With a population of just over fifteen thousand Uusikaupunki is notable for two things. It is the home of the Bonk museum, a repository of absurdist (fictional) machines, which run on anchovy oil. And It also houses the main production facility and HQ of Vamlet Automotive Inc. whose own creations run on petrol, diesel and more recently, electric power. They’ve been quietly building cars in this northern outpost since setting up in 1968 as a partner with the then Saab Scania Company, initially manufacturing the Saab 95, 96 and 99.

Valmet-2 Saab’s 1970s wagons were Finnish to the core

Those first Saabs off the line in 1969 were destined solely for the domestic market, but Saab HQ were impressed enough with the workmanship and output of the Finnish plant that they were soon building export models. Between that first Saab 96 (delivered to the president of Finland in November 1969) to the last Saab 9-3, to be produced there in 2003, Valmet Automotive built over 730,000 cars for Saab.

Like a low key Carrozzeria the firm were rumoured to tinker with their guest builds to improve quality, and the whispers on the Saab blogosphere are that the Finland Saabs were the best build quality ever produced. Either way GM’s 2000 takeover of Saab eventually ended the 30 year affair and put pay to the Valmet Saab offspring. The Finns were not on the shelf for long before another high performance suitor came courting.

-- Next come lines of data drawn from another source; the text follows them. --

What follows belongs to an exercise in optimizing a design on an open flow for small area and a short achievable clock period; a production flow would make more cautious choices.
At most, simulation tests tie the RTL to the original design; equivalence was not proved.
Power figures rest on the tool's default switching activity, not on a simulated workload.

==> 08-25: inputs <==
## float_copro
module float_copro
   (
    input  logic        clk,
    input  logic        copro_valid,
    input  logic        copro_accept,
    input  logic [10:0] copro_opcode,
    input  logic [31:0] copro_op0,
    input  logic [31:0] copro_op1,
    output logic        copro_complete,
    output logic [31:0] copro_result
    );
==> flow/config.mk <==
export PLATFORM = sky130hd
export DESIGN_NAME = float_copro
export DESIGN_NICKNAME = float_copro
export VERILOG_FILES = /design/flow/design.v
export SDC_FILE = /design/flow/constraint.sdc
export NUM_CORES = 4
export LEC_CHECK = 0
export CAP_MARGIN = 20
export CORE_MARGIN = 2
export CORE_UTILIZATION = 65
export SLEW_MARGIN = 20
==> flow/constraint.sdc <==
create_clock -name core_clock -period 14.0 [get_ports {clk}]
set_input_delay 2.8000 -clock core_clock [delete_from_list [all_inputs] [get_ports {clk}]]
set_output_delay 2.8000 -clock core_clock [all_outputs]
set_load 0.01 [all_outputs]
standard.sh (not shown) runs the stock make flow with config.mk's settings and CLKGATE_MAP_FILE= SYNTH_SCRIPT=/design/flow/synth_recipe.tcl, a recipe that flattens the netlist after the stock synthesis.
==> flow/flow/run.sh <==
#!/bin/bash
# Standard ORFS layout (the standard.sh) with these changes:
#  - after the standard synthesis, flow/fixinv.py removes the inverters that
#    Yosys's full-adder extraction leaves between adder cells (it flips the
#    polarity of adder cells, which are self-dual), and the netlist is loaded
#    from the result;
#  - then flow/ksadd.py replaces the gates that add the upper result bits in
#    stage 2 (from the hs_r/hc_r propagate/generate registers and cy_r) by a
#    Kogge-Stone adder (kept only if Yosys proves the two netlists
#    equivalent);
#  - then flow/faexp.py rebuilds the full adders of the last tree levels
#    (depth 3 and more) from xor2 and maj3 cells, which are faster;
#  - ports are buffered with buf_1 cells (the standard flow picks a larger
#    delay cell); the resizer still sizes them up where timing needs it;
set -euo pipefail
MARGIN=${MARGIN:-9.5}
SPLIT=19      # S of gen/gen.py: result bits below it come from lo_r
R=orfs/results/$FLOW_PLATFORM/float_copro/base
bash standard.sh synth > log_synth.txt 2>&1
cp $R/1_2_yosys.v $R/1_2_yosys_orig.v
python3 flow/fixinv.py $R/1_2_yosys_orig.v $R/1_2_yosys_fixinv.v > log_fixinv.txt 2>&1
python3 flow/xorbal.py $R/1_2_yosys_fixinv.v $R/1_2_yosys_xorbal.v > log_xorbal.txt 2>&1
python3 flow/ksadd.py $R/1_2_yosys_xorbal.v $R/1_2_yosys_ksadd.v $SPLIT > log_ksadd.txt 2>&1
# keep the Kogge-Stone netlist only if Yosys proves it equivalent to the one before
LIB=$FLOW_HOME/platforms/$FLOW_PLATFORM/lib/sky130_fd_sc_hd__tt_025C_1v80.lib
cat > eq_ksadd.ys <<EOT
read_liberty -overwrite -ignore_miss_func $LIB
read_verilog $R/1_2_yosys_xorbal.v
rename float_copro gold
read_verilog $R/1_2_yosys_ksadd.v
rename float_copro gate
flatten gold gate
opt_clean
equiv_make gold gate eq
hierarchy -top eq
equiv_simple -seq 1
equiv_status -assert
EOT
if $FLOW_HOME/../tools/install/yosys/bin/yosys -q -s eq_ksadd.ys > log_eq_ksadd.txt 2>&1; then
  cp $R/1_2_yosys_ksadd.v $R/1_2_yosys_s2.v
else
  echo "ksadd netlist not proved equivalent; using the one before" >> log_eq_ksadd.txt
  cp $R/1_2_yosys_xorbal.v $R/1_2_yosys_s2.v
fi
python3 flow/faexp.py $R/1_2_yosys_s2.v $R/1_2_yosys.v 3 > log_faexp.txt 2>&1
rm -f $R/1_synth.odb $R/1_synth.sdc
bash standard.sh synth > log_synth_odb.txt 2>&1
for step in floorplan place cts route finish; do
  bash standard.sh SETUP_SLACK_MARGIN=$MARGIN \
    "BUFFER_PORTS_ARGS=-buffer_cell sky130_fd_sc_hd__buf_1" $step > log_$step.txt 2>&1
done
==> flow/flow/faexp.py <==
#!/usr/bin/env python3
"""Replace the full-adder cells of the last adder-tree levels by faster gates.

A sky130 full-adder cell is compact but slow from its inputs to SUM.  The
last levels of the product's adder tree lie on the longest paths of the
multiplier stage, so this script rebuilds each full adder whose depth (in
full adders from the registers) is at least MINDEPTH from two xor2 cells for
the sum and a maj3 cell for the carry.
Usage: faexp.py IN.v OUT.v MINDEPTH"""
import re, sys

inp, outp, mind = sys.argv[1], sys.argv[2], int(sys.argv[3])
LIB = "sky130_fd_sc_hd__"
OUTPINS = {"X", "Y", "Q", "Q_N", "COUT", "SUM", "HI", "LO"}
src = open(inp).read()
m = re.search(r"^\s*" + LIB, src, re.M)
head, body = src[:m.start()], src[m.start():]
end = body.rindex("endmodule")
tail, body = body[end:], body[:end]
inst_re = re.compile(r"\s*(" + LIB + r"\w+)\s+(\S+)\s*\((.*?)\);\s*", re.S)
pin_re = re.compile(r"\.(\w+)\(\s*(.*?)\s*\)\s*(?:,|$)", re.S)
cells, order = {}, []
pos = 0
while pos < len(body):
    mm = inst_re.match(body, pos)
    if not mm:
        if body[pos:].strip():
            sys.exit("unparsed netlist text: " + body[pos:pos + 200])
        break
    typ, name, pins = mm.groups()
    cells[name] = [typ, {p: n.strip() for p, n in pin_re.findall(pins.strip())}]
    order.append(name)
    pos = mm.end()
drv = {}
for c, (t, pm) in cells.items():
    for p, n in pm.items():
        if p in OUTPINS:
            drv[n] = c
def base(c):
    return cells[c][0][len(LIB):]
sys.setrecursionlimit(10000)
memo = {}
def depth(n):
    """full adders on the longest path from a register to net n"""
    if n in memo:
        return memo[n]
    memo[n] = 0
    c = drv.get(n)
    if c is None or base(c).startswith("df"):
        return 0
    d = max([depth(x) for p, x in cells[c][1].items() if p not in OUTPINS] + [0])
    if base(c).startswith("fa_"):
        d += 1
    memo[n] = d
    return d
fadepth = {c: depth(cells[c][1]["SUM"]) for c in order if base(c).startswith("fa_")}
nid = [0]
wires = []
count = 0
for c in list(order):
    if c not in cells or not base(c).startswith("fa_"):
        continue
    pm = cells[c][1]
    if fadepth[c] < mind:
        continue
    a, b, ci = pm["A"], pm["B"], pm["CIN"]
    nid[0] += 1
    t = f"_faexp_n{nid[0]}_"
    wires.append(t)
    del cells[c]
    cells[c + "_x1"] = [LIB + "xor2_1", {"A": a, "B": b, "X": t}]
    cells[c + "_x2"] = [LIB + "xor2_1", {"A": t, "B": ci, "X": pm["SUM"]}]
    cells[c + "_mj"] = [LIB + "maj3_1", {"A": a, "B": b, "C": ci, "X": pm["COUT"]}]
    order += [c + "_x1", c + "_x2", c + "_mj"]
    count += 1
def esc(n):
    return n + " " if n.startswith("\\") else n
def cname(n):
    return n if not n.startswith("\\") else n + " "
out = [head]
for w in wires:
    out.append(f"  wire {w};\n")
for c in order:
    if c in cells:
        t, pm = cells[c]
        out.append(f"  {t} {cname(c)} (\n" + ",\n".join(f"    .{p}({esc(n)})" for p, n in pm.items()) + "\n  );\n")
out.append(tail)
open(outp, "w").write("".join(out))
print(f"faexp: {count} full adders of depth >= {mind} rebuilt from gates", file=sys.stderr)
Other scripts of this flow, unchanged in this note and not shown: flow/flow/fixinv.py, flow/flow/ksadd.py, flow/flow/xorbal.py
==> 03-03: changes against 08-25 <==
--- a/flow/design.v
+++ b/flow/design.v
@@ -2,14 +2,14 @@
    input  logic [15:0] one,
    input  logic [15:0] two,
    input  logic [15:0] neg,
    input  logic [31:0] b,
    input  logic [31:0] c,
-   output logic [18:0] lo,
+   output logic [20:0] lo,
    output logic        lo_cy,
-   output logic [12:0] hi_s,
-   output logic [12:0] hi_c
+   output logic [10:0] hi_s,
+   output logic [10:0] hi_c
    );
    wire pp0_0;
    wire pp0_1;
    wire pp0_2;
    wire pp0_3;
@@ -1521,13 +1521,13 @@
    assign tx27 = tx26 ^ fc143;
    assign tx28 = tx27 ^ fc168;
    assign tx29 = tx28 ^ fc196;
    wire [31:0] rs = {tx29, fc195, fc194, fc193, fc192, fc191, fc190, fc189, fc188, fc187, fc186, fc185, fc184, fc183, fc182, fc181, fc180, fc179, fc178, fc177, fc176, fc175, fc174, fc173, fc172, fc171, fc170, hc29, hs29, hc28, hc27, pp0_0};
    wire [31:0] rc = {1'b0, fs196, fs195, fs194, fs193, fs192, fs191, fs190, fs189, fs188, fs187, fs186, fs185, fs184, fs183, fs182, fs181, fs180, fs179, fs178, fs177, fs176, fs175, fs174, fs173, fs172, fs171, fs170, fc169, fs169, hs28, hs27};
-   float_copro_add #(.N(19), .CI(0)) lo_add (.a(rs[18:0]), .b(rc[18:0]), .ci(1'b0), .y({lo_cy, lo}));
-   assign hi_s = rs[31:19] ^ rc[31:19];
-   assign hi_c = rs[31:19] & rc[31:19];
+   float_copro_add #(.N(21), .CI(0)) lo_add (.a(rs[20:0]), .b(rc[20:0]), .ci(1'b0), .y({lo_cy, lo}));
+   assign hi_s = rs[31:21] ^ rc[31:21];
+   assign hi_c = rs[31:21] & rc[31:21];
 endmodule
 module float_copro_enc (
    input  logic [31:0] a,
    input  logic        mul,
    input  logic        addsub,
@@ -1597,13 +1597,13 @@
    );
    logic [15:0] one_r, two_r, neg_r;
    assign one = one_r;
    assign two = two_r;
    assign neg = neg_r;
-   logic [18:0] lo_d, lo_r;
+   logic [20:0] lo_d, lo_r;
    logic        cy_d, cy_r;
-   logic [12:0] hs_d, hc_d, hs_r, hc_r;
+   logic [10:0] hs_d, hc_d, hs_r, hc_r;
    float_copro_dp datapath (
       .one(one), .two(two), .neg(neg), .b(b_r), .c(c_r),
       .lo(lo_d), .lo_cy(cy_d), .hi_s(hs_d), .hi_c(hc_d)
    );
    always_ff @(posedge clk) begin
@@ -1622,15 +1622,15 @@
          cnt <= 4'd0;
       else if (cnt != 4'd15)
          cnt <= cnt + 4'd1;
    end
    assign copro_complete = mul_r ? cnt >= 4'd2 : as_r ? cnt >= 4'd3 : cnt >= 4'd11;
-   wire [13:0] carry;
+   wire [11:0] carry;
    assign carry[0] = cy_r;
    genvar i;
    generate
-      for (i = 0; i < 13; i = i + 1) begin : hi_carry
+      for (i = 0; i < 11; i = i + 1) begin : hi_carry
          assign carry[i+1] = hc_r[i] | (hs_r[i] & carry[i]);
       end
    endgenerate
-   assign copro_result = {hs_r ^ carry[12:0], lo_r};
+   assign copro_result = {hs_r ^ carry[10:0], lo_r};
 endmodule
--- a/flow/flow/run.sh
+++ b/flow/flow/run.sh
@@ -6,17 +6,15 @@
 #    from the result;
 #  - then flow/ksadd.py replaces the gates that add the upper result bits in
 #    stage 2 (from the hs_r/hc_r propagate/generate registers and cy_r) by a
 #    Kogge-Stone adder (kept only if Yosys proves the two netlists
 #    equivalent);
-#  - then flow/faexp.py rebuilds the full adders of the last tree levels
-#    (depth 3 and more) from xor2 and maj3 cells, which are faster;
 #  - ports are buffered with buf_1 cells (the standard flow picks a larger
 #    delay cell); the resizer still sizes them up where timing needs it;
 set -euo pipefail
-MARGIN=${MARGIN:-9.5}
-SPLIT=19      # S of gen/gen.py: result bits below it come from lo_r
+MARGIN=${MARGIN:-9.7}
+SPLIT=21      # S of gen/gen.py: result bits below it come from lo_r
 R=orfs/results/$FLOW_PLATFORM/float_copro/base
 bash standard.sh synth > log_synth.txt 2>&1
 cp $R/1_2_yosys.v $R/1_2_yosys_orig.v
 python3 flow/fixinv.py $R/1_2_yosys_orig.v $R/1_2_yosys_fixinv.v > log_fixinv.txt 2>&1
 python3 flow/xorbal.py $R/1_2_yosys_fixinv.v $R/1_2_yosys_xorbal.v > log_xorbal.txt 2>&1
@@ -35,16 +33,15 @@
 hierarchy -top eq
 equiv_simple -seq 1
 equiv_status -assert
 EOT
 if $FLOW_HOME/../tools/install/yosys/bin/yosys -q -s eq_ksadd.ys > log_eq_ksadd.txt 2>&1; then
-  cp $R/1_2_yosys_ksadd.v $R/1_2_yosys_s2.v
+  cp $R/1_2_yosys_ksadd.v $R/1_2_yosys.v
 else
   echo "ksadd netlist not proved equivalent; using the one before" >> log_eq_ksadd.txt
-  cp $R/1_2_yosys_xorbal.v $R/1_2_yosys_s2.v
+  cp $R/1_2_yosys_xorbal.v $R/1_2_yosys.v
 fi
-python3 flow/faexp.py $R/1_2_yosys_s2.v $R/1_2_yosys.v 3 > log_faexp.txt 2>&1
 rm -f $R/1_synth.odb $R/1_synth.sdc
 bash standard.sh synth > log_synth_odb.txt 2>&1
 for step in floorplan place cts route finish; do
   bash standard.sh SETUP_SLACK_MARGIN=$MARGIN \
     "BUFFER_PORTS_ARGS=-buffer_cell sky130_fd_sc_hd__buf_1" $step > log_$step.txt 2>&1
removed: flow/flow/faexp.py
==> qor summary <==
	08-25	03-03
Highest fanout seen on the critical path	2	4
Die area	0.02576 mm²	0.02477 mm²
Worst-path clk slew	90 ps	80 ps
Sw Share	0.4514	0.4396
Multi-input gate share of total cell area	0.7046	0.6896
Total internal power	1.727 mW	1.802 mW
Run status	complete, no violations	complete, no violations
Final hold slack	582.7 ps	581.2 ps
Growth of design area from synthesis to finish	8.191%	13.31%
Final cell utilization of the core	0.7123	0.7451
Area post-placement	0.01635 mm²	0.01581 mm²
Layout net count	1940	1878
Iter 0 DRT Violations	1422	1436
Wire length on met2	19710 µm	20260 µm
Clock network power consumption	0.508 mW	0.481 mW
Origin of the critical flop-to-flop path	one_r[0]	one_r[1]
Global-route wire length before repair	68840 µm	67450 µm
Number of multi-input logic gates	1316	1174
Final worst-path cycle share	0.3243	0.3170
Core ar.	0.02418 mm²	0.02326 mm²
The RTL of 08-25 was laid out without a check of its function.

boxster_w500 Many of Porsche’s everyman heros bore the Valmet designation

It was 1997, the city boy was king, and he craved his Porsche. With 911s in big demand the Stuttgart operation was running at full tilt and Porsche were on the lookout for somewhere to build their new Boxsters and Caymans. This was a time when many manufacturers were turning to the Far East for a cheap date. But not Porsche. Preferring quality over a cheap fix, they headed north, rather than east, and struck a deal with the Finnish firm that was to prove instrumental in the German manufacturer’s later success at riding out the recession.

At its peak in 2006 Valmet Automotive was producing 30,000 Porsches a year- making up about a third of Porsche’s total output- whilst altering it’s staffing levels and shift patterns – sometimes almost daily- to complement the German operation. Now most of these Porsches headed out to the USA with only a ‘U’ in the VIN code to denote their Finnish provenance. But once again industry rumours abound that the Valmet Porsche’s build quality outstripped that of even the Stuttgart mothership.

Valmet100 The Cayman is the sexiest car made in Finland

Fielding a question on this point in a 2009 interview the Valmet Automotive CEO Ilpo Korhonen sagely replied: “Officially we are only allowed to be as good as Porsche.” And when we asked the company for a more up to date response we were met with the same cautious modesty, with their present Communications Manager Mikael Maki told us “We have always built cars according to the specifications of the customer. The idea is to create identical quality and finish as the customer produces in its own plants.”

Whatever the truth, the recession bit, and the market for luxury vehicles contracted. Porsche no longer needed the spare capacity and pulled back production into Stuttgart, so the last Cayman rolled off the line in 2011. This left a big hole at the heart of the Finnish factory and one that was only partially filled by its moves into the cutting edge and precarious world of the electric car. After tooling up for Fisker Automotive, as yet to no avail, and a dalliance with the currently dead in the water ‘THINK City’, the company is now once again in a steady relationship, working with Daimler AG.

Valmet-4 Fisker exploited the Finnish penchent for hi-tech

Right now they’re just over midway through a major contract to build over 100,000 Mercedes A-C class compacts, a serious deal for the firm, which is due to hit deadline in 2016. Employing a high risk strategy of ultra flexibility – both with its workforce and tooling- this quiet collaborator has had to live by its wits and has traded on a track record of superior build quality to draw in new contracts and to woo its high profile and exacting partners.

Like the legendary Hollywood stuntman Valmet Automotive Inc. has often soaked up the punches and taken the risks for its ‘star’. And whatever the official line may be from Finland, the word from behind the scenes is that he’s at least as good, if not sometimes a little better than, his frontman.